MATERIALS AND METHODS
Whole-genome polymorphism discovery. (i) Whole-genome mapping.
Whole-genome maps of representative Nepal-4 (VC14 and VC26), Nepal-3 (VC18), and Nepal-2 (VC6) strains were generated in support of the comparative genome analysis of the draft assemblies of the Nepalese isolates. Optical mapping facilitated the discovery of structural polymorphisms in the genome architectures compared to Haitian O1 outbreak strains (maps HC20A2 and HC46A1) (see Table S1, Fig. S4, and Fig. S5 in the supplemental material). Maps were prepared by OpGen, Gaithersburg, MD, USA. Briefly, following gentle lysis and dilution, high-molecular-mass genomic DNA molecules were spread and immobilized on derivatized glass slides and digested with NheI. The DNA digestions were stained with YOYO-1 fluorescent dye and photographed using a fluorescence microscope interfaced with a digital camera. Automated image analysis software located, sized, and assembled the fragments from multiple scans into whole-chromosome whole-genome maps.
(ii) SNP discovery.
The genomes of all strains listed in Table S1 in the supplemental material were subjected to SNP discovery. SNPs were identified both from discovery in assembled contigs and/or read-based discovery using strain N16961 as a reference. The Nepalese sequence reads deposited in the SRA archive were assembled to allow for contig-based discovery. The SNP discovery and verification pipelines are implemented in the Ergatis framework. Ergatis (3) is an open-source, web tool that is used to create, run, and monitor reusable computational analysis pipelines (http://ergatis.sourceforge.net). Ergatis is built on Workflow (4), an extensible markup language (XML)-based pipelining system. Ergatis allows the development of distributed pipelines to be run across a computational grid easily and efficiently. Software to support conversion of output formats has been developed within the Ergatis framework. Genomic regions with identities of more than 98% on chromosomes I and II were excluded, and regions that were not conserved among strains were also excluded from further analysis. The resulting SNP data set is then converted to standard variant output format (variant call format [VCF]) for further phylogenomic analysis.
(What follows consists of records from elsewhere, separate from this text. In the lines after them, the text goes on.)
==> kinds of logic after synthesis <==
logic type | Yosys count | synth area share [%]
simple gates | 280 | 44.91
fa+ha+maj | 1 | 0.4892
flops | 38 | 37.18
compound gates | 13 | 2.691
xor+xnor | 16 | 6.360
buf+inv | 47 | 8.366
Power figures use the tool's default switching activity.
--- config.mk ---
export PLATFORM = sky130hd
export DESIGN_NAME = mac_result_drain
export DESIGN_NICKNAME = d
export VERILOG_FILES = /design/src/rtl/mac_result_drain.sv
export SDC_FILE = /design/constraint.sdc
export NUM_CORES = 1
export LEC_CHECK = 0
export ABC_AREA = 1
export BUFFER_PORTS_ARGS = -buffer_cell sky130_fd_sc_hd__buf_4
export CAP_MARGIN = 20
export CORE_UTILIZATION = 50
export CTS_BUF_LIST = sky130_fd_sc_hd__clkbuf_16
export DETAILED_ROUTE_END_ITERATION = 8
export MAX_ROUTING_LAYER = met4
export PLACE_DENSITY_LB_ADDON = 0.1
export SYNTH_ARGS = -nofsm -noshare
export SYNTH_HDL_FRONTEND = slang
export SYNTH_SLANG_ARGS = --single-unit
--- constraint.sdc ---
create_clock -name clk -period 7.7 [get_ports clk]
set_input_delay 1.54 -clock clk [delete_from_list [all_inputs] [get_ports clk]]
set_output_delay 1.54 -clock clk [all_outputs]
set_load 0.1 [all_outputs]
--- src/rtl/mac_result_drain.sv ---
// Result drain for the 2x2 mac_array: per-lane capture registers, round-robin
// drain through a valid/ready port, requantization with round-half-up and saturation.
module mac_result_drain #(
   parameter int W      = 8,
   parameter int ACC_W  = 16,
   parameter int N_MACS = 4,
   parameter int SHIFT  = 4
) (
   input  logic                    clk,
   input  logic                    rst,
   input  logic signed [ACC_W-1:0] acc_in_0,
   input  logic signed [ACC_W-1:0] acc_in_1,
   input  logic signed [ACC_W-1:0] acc_in_2,
   input  logic signed [ACC_W-1:0] acc_in_3,
   input  logic [N_MACS-1:0]       valid_in,
   output logic                    out_valid,
   input  logic                    out_ready,
   output logic signed [W-1:0]     out_data,
   output logic [ACC_W-1:0]        out_raw,
   output logic [1:0]              out_idx,
   output logic                    out_sat,
   output logic                    group_done,
   output logic [N_MACS-1:0]       ovf,
   input  logic                    ovf_clr
);

   localparam logic signed [W-1:0]     Q_MAX   = {1'b0, {(W-1){1'b1}}};
   localparam logic signed [W-1:0]     Q_MIN   = {1'b1, {(W-1){1'b0}}};
   localparam logic signed [ACC_W:0]   SAT_MAX = {{(ACC_W+1-W){1'b0}}, Q_MAX};
   localparam logic signed [ACC_W:0]   SAT_MIN = {{(ACC_W+1-W){1'b1}}, Q_MIN};
   // Half an output LSB; collapses to zero when SHIFT is 0.
   localparam logic signed [ACC_W:0]   RND     = ((ACC_W+1)'(1) << SHIFT) >> 1;

   logic signed [ACC_W-1:0] w_acc [N_MACS];
   logic [ACC_W-1:0]        r_hold [N_MACS];
   logic [N_MACS-1:0]       r_full;
   logic [N_MACS-1:0]       r_ovf;
   logic [1:0]              r_rr;
   logic [1:0]              r_grp;
   logic                    r_valid;
   logic signed [W-1:0]     r_data;
   logic [ACC_W-1:0]        r_raw;
   logic [1:0]              r_idx;
   logic                    r_sat;
   logic                    r_gdone;

   logic                    w_found;
   logic [1:0]              w_grant;
   logic [1:0]              w_cand;
   logic                    w_load;
   logic                    w_xfer;
   logic [N_MACS-1:0]       w_drain;
   logic [N_MACS-1:0]       w_cap;
   logic [N_MACS-1:0]       w_ovf_set;
   logic signed [ACC_W:0]   w_t;
   logic signed [ACC_W:0]   w_r;
   logic signed [W-1:0]     w_q;
   logic                    w_qsat;

   assign w_acc[0] = acc_in_0;
   assign w_acc[1] = acc_in_1;
   assign w_acc[2] = acc_in_2;
   assign w_acc[3] = acc_in_3;

   // First full lane at or after the round-robin pointer.
   always_comb begin
      w_found = 1'b0;
      w_grant = r_rr;
      w_cand  = r_rr;
      for (int unsigned j = 0; j < N_MACS; j++) begin
         w_cand = r_rr + 2'(j);
         if (!w_found && r_full[w_cand]) begin
            w_found = 1'b1;
            w_grant = w_cand;
         end
      end
   end

   assign w_xfer = r_valid && out_ready;
   assign w_load = (!r_valid || out_ready) && w_found;

   // A lane being drained this cycle may accept a new strobe without overflow.
   always_comb begin
      w_drain   = '0;
      w_cap     = '0;
      w_ovf_set = '0;
      for (int unsigned i = 0; i < N_MACS; i++) begin
         w_drain[i]   = w_load && (w_grant == 2'(i));
         w_cap[i]     = valid_in[i] && (!r_full[i] || w_drain[i]);
         w_ovf_set[i] = valid_in[i] && r_full[i] && !w_drain[i];
      end
   end

   always_comb begin
      w_t    = $signed({r_hold[w_grant][ACC_W-1], r_hold[w_grant]}) + RND;
      w_r    = w_t >>> SHIFT;
      w_q    = w_r[W-1:0];
      w_qsat = 1'b0;
      if (w_r > SAT_MAX) begin
         w_q    = Q_MAX;
         w_qsat = 1'b1;
      end else if (w_r < SAT_MIN) begin
         w_q    = Q_MIN;
         w_qsat = 1'b1;
      end
   end

   always_ff @(posedge clk) begin
      if (rst) begin
         for (int unsigned i = 0; i < N_MACS; i++) begin
            r_hold[i] <= '0;
         end
         r_full  <= '0;
         r_ovf   <= '0;
         r_rr    <= '0;
         r_grp   <= '0;
         r_valid <= 1'b0;
         r_data  <= '0;
         r_raw   <= '0;
         r_idx   <= '0;
         r_sat   <= 1'b0;
         r_gdone <= 1'b0;
      end else begin
         for (int unsigned i = 0; i < N_MACS; i++) begin
            if (w_cap[i]) begin
               r_hold[i] <= w_acc[i];
            end
         end
         r_full <= (r_full & ~w_drain) | w_cap;
         r_ovf  <= w_ovf_set | (ovf_clr ? '0 : r_ovf);
         if (w_load) begin
            r_valid <= 1'b1;
            r_data  <= w_q;
            r_raw   <= r_hold[w_grant];
            r_idx   <= w_grant;
            r_sat   <= w_qsat;
            r_rr    <= w_grant + 2'd1;
         end else if (out_ready) begin
            r_valid <= 1'b0;
         end
         r_grp   <= r_grp + {1'b0, w_xfer};
         r_gdone <= w_xfer && (r_grp == 2'd3);
      end
   end

   assign out_valid  = r_valid;
   assign out_data   = r_data;
   assign out_raw    = r_raw;
   assign out_idx    = r_idx;
   assign out_sat    = r_sat;
   assign group_done = r_gdone;
   assign ovf        = r_ovf;

endmodule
(iii) Contig-based SNP discovery.
The contig-based discovery module uses (i) nucmer, delta-filter and show-snps distributed with the Mummer package for reference-based SNP discovery with a minimum alignment threshold of >90%; and (ii) kSNP, a k-mer algorithm analysis using suffix arrays without the need of prior sequence alignment (22).
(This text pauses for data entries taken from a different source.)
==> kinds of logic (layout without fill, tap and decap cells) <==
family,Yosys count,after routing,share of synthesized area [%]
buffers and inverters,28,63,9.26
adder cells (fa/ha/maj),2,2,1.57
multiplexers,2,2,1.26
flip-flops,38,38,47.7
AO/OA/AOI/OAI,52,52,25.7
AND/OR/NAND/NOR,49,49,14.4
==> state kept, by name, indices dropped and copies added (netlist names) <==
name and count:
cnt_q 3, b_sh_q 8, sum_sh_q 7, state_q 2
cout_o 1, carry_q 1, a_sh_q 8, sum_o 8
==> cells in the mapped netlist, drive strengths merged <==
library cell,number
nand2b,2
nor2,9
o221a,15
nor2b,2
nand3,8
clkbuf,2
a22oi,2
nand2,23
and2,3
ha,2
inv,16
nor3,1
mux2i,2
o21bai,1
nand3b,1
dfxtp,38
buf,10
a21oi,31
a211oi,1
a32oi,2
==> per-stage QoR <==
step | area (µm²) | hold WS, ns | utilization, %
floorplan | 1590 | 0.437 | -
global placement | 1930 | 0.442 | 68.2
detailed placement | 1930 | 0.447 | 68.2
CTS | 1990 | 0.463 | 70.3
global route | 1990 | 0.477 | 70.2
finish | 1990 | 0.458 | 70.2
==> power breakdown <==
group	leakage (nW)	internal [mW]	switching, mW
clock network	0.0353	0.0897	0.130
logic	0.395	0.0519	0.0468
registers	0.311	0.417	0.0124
`src/rtl/seven_segment_pkg.sv`:
```
// Shared definitions for the multiplexed seven-segment scanner.
//   - SEG_* : logical glyphs, bit0 = segment a .. bit6 = segment g, 1 = lit
//   - A..G  : bit positions of the individual segments inside a glyph
//   - index_width(n) : width of a digit index for n digits, never below 1
package seven_segment_pkg;

  localparam int A = 0;
  localparam int B = 1;
  localparam int C = 2;
  localparam int D = 3;
  localparam int E = 4;
  localparam int F = 5;
  localparam int G = 6;

  localparam logic [6:0] SEG_0    = 7'b0111111;
  localparam logic [6:0] SEG_1    = 7'b0000110;
  localparam logic [6:0] SEG_2    = 7'b1011011;
  localparam logic [6:0] SEG_3    = 7'b1001111;
  localparam logic [6:0] SEG_4    = 7'b1100110;
  localparam logic [6:0] SEG_5    = 7'b1101101;
  localparam logic [6:0] SEG_6    = 7'b1111100;
  localparam logic [6:0] SEG_7    = 7'b0000111;
  localparam logic [6:0] SEG_8    = 7'b1111111;
  localparam logic [6:0] SEG_9    = 7'b1100111;
  localparam logic [6:0] SEG_DASH = 7'b1000000;
  localparam logic [6:0] SEG_OFF  = 7'b0000000;

  function automatic int index_width(input int n);
    return (n <= 2) ? 1 : $clog2(n);
  endfunction

endpackage

```
`src/rtl/seven_segment_decoder.sv`:
```
// Combinational BCD to seven-segment glyph decoder (logical polarity).
//   bcd_i : 4-bit digit value; 10..15 are not BCD and show a dash
//   seg_o : glyph, bit0 = a .. bit6 = g, 1 = lit
module seven_segment_decoder
  import seven_segment_pkg::*;
(
  input  logic [3:0] bcd_i,
  output logic [6:0] seg_o
);

  always_comb begin
    seg_o = SEG_DASH;
    case (bcd_i)
      4'd0:    seg_o = SEG_0;
      4'd1:    seg_o = SEG_1;
      4'd2:    seg_o = SEG_2;
      4'd3:    seg_o = SEG_3;
      4'd4:    seg_o = SEG_4;
      4'd5:    seg_o = SEG_5;
      4'd6:    seg_o = SEG_6;
      4'd7:    seg_o = SEG_7;
      4'd8:    seg_o = SEG_8;
      4'd9:    seg_o = SEG_9;
      default: seg_o = SEG_DASH;
    endcase
  end

endmodule

```
`src/rtl/seven_segment_scanner.sv`:
```
// N-digit multiplexed seven-segment driver.
// A refresh prescaler divides clk into digit slots; at the end of each slot
// the scan index moves to the next digit. The first BLANK_CYCLES of each slot
// keep every digit enable inactive so the old glyph never ghosts onto the new
// digit. All outputs are registered and carry the configured pin polarity.
//   clk       : system clock
//   reset_n   : synchronous reset, active-low
//   load      : capture counts / dp_in into the display buffer
//   counts    : BCD digits, digit i = counts[4i+3:4i], digit 0 least significant
//   dp_in     : decimal point request per digit
//   blank_lz  : leading-zero blanking enable (live, not buffered)
//   segments  : bit0 = a .. bit6 = g
//   dp        : decimal point
//   digit_en  : one-hot digit enable (all inactive during blanking)
//   digit_idx : index of the digit whose data is on segments/dp
module seven_segment_scanner
  import seven_segment_pkg::*;
#(
  parameter int N_DIGITS       = 4,
  parameter int REFRESH_DIV    = 1000,
  parameter int BLANK_CYCLES   = 2,
  parameter int SEG_ACTIVE_LOW = 0,
  parameter int DIG_ACTIVE_LOW = 0
) (
  input  logic                                clk,
  input  logic                                reset_n,
  input  logic                                load,
  input  logic [4*N_DIGITS-1:0]               counts,
  input  logic [N_DIGITS-1:0]                 dp_in,
  input  logic                                blank_lz,
  output logic [6:0]                          segments,
  output logic                                dp,
  output logic [N_DIGITS-1:0]                 digit_en,
  output logic [index_width(N_DIGITS)-1:0]    digit_idx
);

  localparam int   IW      = index_width(N_DIGITS);
  localparam int   PW      = (REFRESH_DIV <= 1) ? 1 : $clog2(REFRESH_DIV);
  localparam logic SEG_INV = (SEG_ACTIVE_LOW != 0);
  localparam logic DIG_INV = (DIG_ACTIVE_LOW != 0);

  // Scan state and display buffer
  logic [PW-1:0]           presc_q, presc_d;
  logic [IW-1:0]           idx_q, idx_d;
  logic [4*N_DIGITS-1:0]   cnt_buf_q, cnt_buf_d;
  logic [N_DIGITS-1:0]     dp_buf_q, dp_buf_d;

  // Output registers (already in pin polarity)
  logic [6:0]              seg_q, seg_d;
  logic                    dp_q, dp_d;
  logic [N_DIGITS-1:0]     en_q, en_d;
  logic [IW-1:0]           didx_q, didx_d;

  logic                    tick;
  logic                    in_blank;
  logic [3:0]              sel_bcd;
  logic                    sel_dp;
  logic                    sel_lz;
  logic [N_DIGITS-1:0]     sel_onehot;
  logic [N_DIGITS-1:0]     lz_mask;
  logic                    zero_above;
  logic [6:0]              dec_seg;
  logic [6:0]              seg_log;

  assign tick = (presc_q == PW'(REFRESH_DIV - 1));

  // Slot cycle equals the prescaler value; the comparison disappears
  // entirely when no blanking is configured.
  generate
    if (BLANK_CYCLES > 0) begin : g_blank
      assign in_blank = (presc_q < PW'(BLANK_CYCLES));
    end else begin : g_no_blank
      assign in_blank = 1'b0;
    end
  endgenerate

  // Prescaler, scan index and buffer next-state
  always_comb begin
    presc_d   = tick ? '0 : presc_q + PW'(1);
    idx_d     = idx_q;
    if (tick) begin
      idx_d = (idx_q == IW'(N_DIGITS - 1)) ? '0 : idx_q + IW'(1);
    end
    cnt_buf_d = load ? counts : cnt_buf_q;
    dp_buf_d  = load ? dp_in  : dp_buf_q;
  end

  // Leading-zero mask: a digit is a leading zero when it and every more
  // significant digit are zero. Digit 0 always stays visible.
  always_comb begin
    lz_mask    = '0;
    zero_above = 1'b1;
    for (int i = N_DIGITS - 1; i >= 1; i--) begin
      lz_mask[i] = zero_above && (cnt_buf_q[4*i +: 4] == 4'd0);
      zero_above = lz_mask[i];
    end
  end

  // Select the addressed digit's data
  always_comb begin
    sel_bcd    = '0;
    sel_dp     = 1'b0;
    sel_lz     = 1'b0;
    sel_onehot = '0;
    for (int i = 0; i < N_DIGITS; i++) begin
      if (idx_q == IW'(i)) begin
        sel_bcd       = cnt_buf_q[4*i +: 4];
        sel_dp        = dp_buf_q[i];
        sel_lz        = lz_mask[i];
        sel_onehot[i] = 1'b1;
      end
    end
  end

  seven_segment_decoder u_decoder (
    .bcd_i (sel_bcd),
    .seg_o (dec_seg)
  );

  // Output register inputs; polarity applied here so reset levels match pins
  always_comb begin
    seg_log = (blank_lz && sel_lz) ? SEG_OFF : dec_seg;
    seg_d   = seg_log ^ {7{SEG_INV}};
    dp_d    = sel_dp ^ SEG_INV;
    en_d    = (in_blank ? '0 : sel_onehot) ^ {N_DIGITS{DIG_INV}};
    didx_d  = idx_q;
  end

  always_ff @(posedge clk) begin
    if (!reset_n) begin
      presc_q   <= '0;
      idx_q     <= '0;
      cnt_buf_q <= '0;
      dp_buf_q  <= '0;
      seg_q     <= {7{SEG_INV}};
      dp_q      <= SEG_INV;
      en_q      <= {N_DIGITS{DIG_INV}};
      didx_q    <= '0;
    end else begin
      presc_q   <= presc_d;
      idx_q     <= idx_d;
      cnt_buf_q <= cnt_buf_d;
      dp_buf_q  <= dp_buf_d;
      seg_q     <= seg_d;
      dp_q      <= dp_d;
      en_q      <= en_d;
      didx_q    <= didx_d;
    end
  end

  assign segments  = seg_q;
  assign dp        = dp_q;
  assign digit_en  = en_q;
  assign digit_idx = didx_q;

endmodule

```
(iv) Read-based SNP discovery.
The read-based discovery module uses (i) the Java-based NGS variant calling tool SolSNP (http://solsnp.sourceforge.net/) that deploys Kolmogorov-Smirnov statistic and data filtering to call variants on high-coverage aligned genomes (7) and (ii) Burrows-Wheeler Aligner (BWA) for efficient gapped alignment algorithm for short-read alignments (<200 bp; bwa-short) and long-read alignments (bwa-sw) (23, 24). Alignments are sorted and manipulated with Picard, a Java-based set of utilities (http://picard.sourceforge.net), and SAMtools have been used for SNP discovery (25). After BWA alignment and sorting with Picard tools, positions with a minimum base quality and mapping quality of 20 were extracted and called only when 9 out of 10 bases showed the variant base with a minimum of 10× coverage.
(v) SNP verification and curation.
Predictions from the contig-based or read-based discovery modules in this study and published SNP panels for V. cholerae were merged into a single SNP data set (7, 9). To build a robust phylogeny, SNP regions that colocalized with known repeats and/or mobile elements, such as phages or transposons, which evolve at different rates, were excluded from further analysis, a strategy previously used by our group for the typing of bacterial pathogens (26, 27). By default, 41 bp surrounding each predicted SNP position were extracted from the reference genome N16961 and searched against all query genomes using a comprehensive all versus all BLASTN analysis (28, 29) to exclude false-positive calls. BLAST alignments were then parsed and analyzed for (i) alignment quality (full-length/partial) to correct for misalignments (e.g., repetitive regions), (ii) prevalence of this sequence in the analyzed query genomes (insufficient genome coverage and indels), (iii) number of resulting hits in a query genome and excluded for ambiguous and/or noncorresponding paralogous hits (unjoined contigs and genome duplications), and (iv) manual inspection.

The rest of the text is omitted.